Mount Maya (摩耶山, Maya-san) is a 698.6 m mountain in Kobe, Hyōgo Prefecture, Japan. This mountain is one of the major peaks of the Rokkō Mountains, and is the most popular peak for visitors on the West-Rokkō Mountains.

== Outline ==
Mount Maya is one of the two centers in Rokko Mountains for tourists. Mount Maya has a link from the foot of the mountain to the top. Those are Maya Cableway and Maya Ropeway. This mountain has also easy access to the foot through Okumaya Driveway. Mount Maya area was linked to the Kinenhidai area and the top of Mount Rokko by bus. This mountain is a part of Setonaikai National Park, and famous for the view from the mountain. Especially from Kikuseidai, a park just aside of the top of the mountain, visitor can see all over Osaka Bay area including, Kobe, Nishinomiya, Amagasaki, Osaka, Sakai, and two major airports in this area, Kansai International Airport and Kobe Airport.

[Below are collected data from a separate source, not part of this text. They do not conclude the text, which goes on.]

**config.mk**
```make
export PLATFORM = sky130hd
export DESIGN_NAME = imem_boot_loader_flat
export DESIGN_NICKNAME = d
export VERILOG_FILES = /design/src/rtl/imem_boot_loader_if.sv /design/src/rtl/imem_boot_loader.sv /design/src/flat_wrapper.sv
export SDC_FILE = /design/constraint.sdc
export NUM_CORES = 1
export LEC_CHECK = 0
export CAP_MARGIN = 25
export CORE_MARGIN = 5
export CORE_UTILIZATION = 35
export CTS_CLUSTER_SIZE = 30
export DETAILED_ROUTE_END_ITERATION = 10
export PLACE_DENSITY_LB_ADDON = 0.05
export SLEW_MARGIN = 5
export SYNTH_ARGS = -nofsm -noshare
export SYNTH_HDL_FRONTEND = slang
export SYNTH_SLANG_ARGS = --single-unit
```
**constraint.sdc**
```tcl
create_clock -name clk -period 2.9 [get_ports clk]
set_input_delay 0.58 -clock clk [delete_from_list [all_inputs] [get_ports clk]]
set_output_delay 0.58 -clock clk [all_outputs]
set_load 0.03 [all_outputs]
```
$ cat config.mk
export PLATFORM = sky130hd
export DESIGN_NAME = decode_stage_pipe
export DESIGN_NICKNAME = d
export VERILOG_FILES = /design/src/rtl/decode_stage_pipe.sv
export SDC_FILE = /design/constraint.sdc
export NUM_CORES = 1
export LEC_CHECK = 0
export ABC_CLOCK_PERIOD_IN_PS = 3100
export CAP_MARGIN = 20
export CORE_UTILIZATION = 40
export DETAILED_ROUTE_END_ITERATION = 6
export PLACE_DENSITY = 0.7
export SYNTH_ARGS = -nofsm -noshare
export SYNTH_HDL_FRONTEND = slang
export SYNTH_SLANG_ARGS = --single-unit
$ cat constraint.sdc
create_clock -name clk -period 3.1 [get_ports clk]
set_clock_uncertainty 0.1 [all_clocks]
set_input_delay 0.93 -clock clk [delete_from_list [all_inputs] [get_ports clk]]
set_output_delay 0.93 -clock clk [all_outputs]
set_load 0.05 [all_outputs]
===== config.mk =====
export PLATFORM = sky130hd
export DESIGN_NAME = tdc_meas_ctrl
export DESIGN_NICKNAME = d
export VERILOG_FILES = /design/src/rtl/tdc_meas_ctrl_pkg.sv /design/src/rtl/tdc_result_fifo.sv /design/src/rtl/tdc_meas_ctrl.sv
export SDC_FILE = /design/constraint.sdc
export NUM_CORES = 1
export LEC_CHECK = 0
export BUFFER_PORTS_ARGS = -buffer_cell sky130_fd_sc_hd__buf_2
export CAP_MARGIN = 20
export CELL_PAD_IN_SITES_DETAIL_PLACEMENT = 0
export CELL_PAD_IN_SITES_GLOBAL_PLACEMENT = 1
export CORE_AREA = 3 3 177 179
export CTS_CLUSTER_SIZE = 12
export DETAILED_ROUTE_END_ITERATION = 7
export DIE_AREA = 0 0 180 182
export PLACE_DENSITY = 0.81
export SYNTH_ARGS = -nofsm -noshare
export SYNTH_HDL_FRONTEND = slang
export SYNTH_SLANG_ARGS = --single-unit

===== constraint.sdc =====
create_clock -name iClk -period 3.7 [get_ports iClk]
set_input_delay 0.555 -clock iClk [delete_from_list [all_inputs] [get_ports iClk]]
set_output_delay 0.555 -clock iClk [all_outputs]
set_load 0.005 [all_outputs]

The night view is called a "ten million dollar night view" and is one of Japan's top three, along with Hakodate and Nagasaki.

== History ==
The history of Mount Maya is closely linked to that of Tenjō-ji temple. Tenjo-ji temple was said to be established in 646 by High Monk Hodo, at the Emperor Kotoku's behest. In the 8th century, another High Monk Kobo brought back a statue of Maya, the mother of Buddha, from ancient India, and dedicated it to this temple. The name of this mountain has its origin in this story.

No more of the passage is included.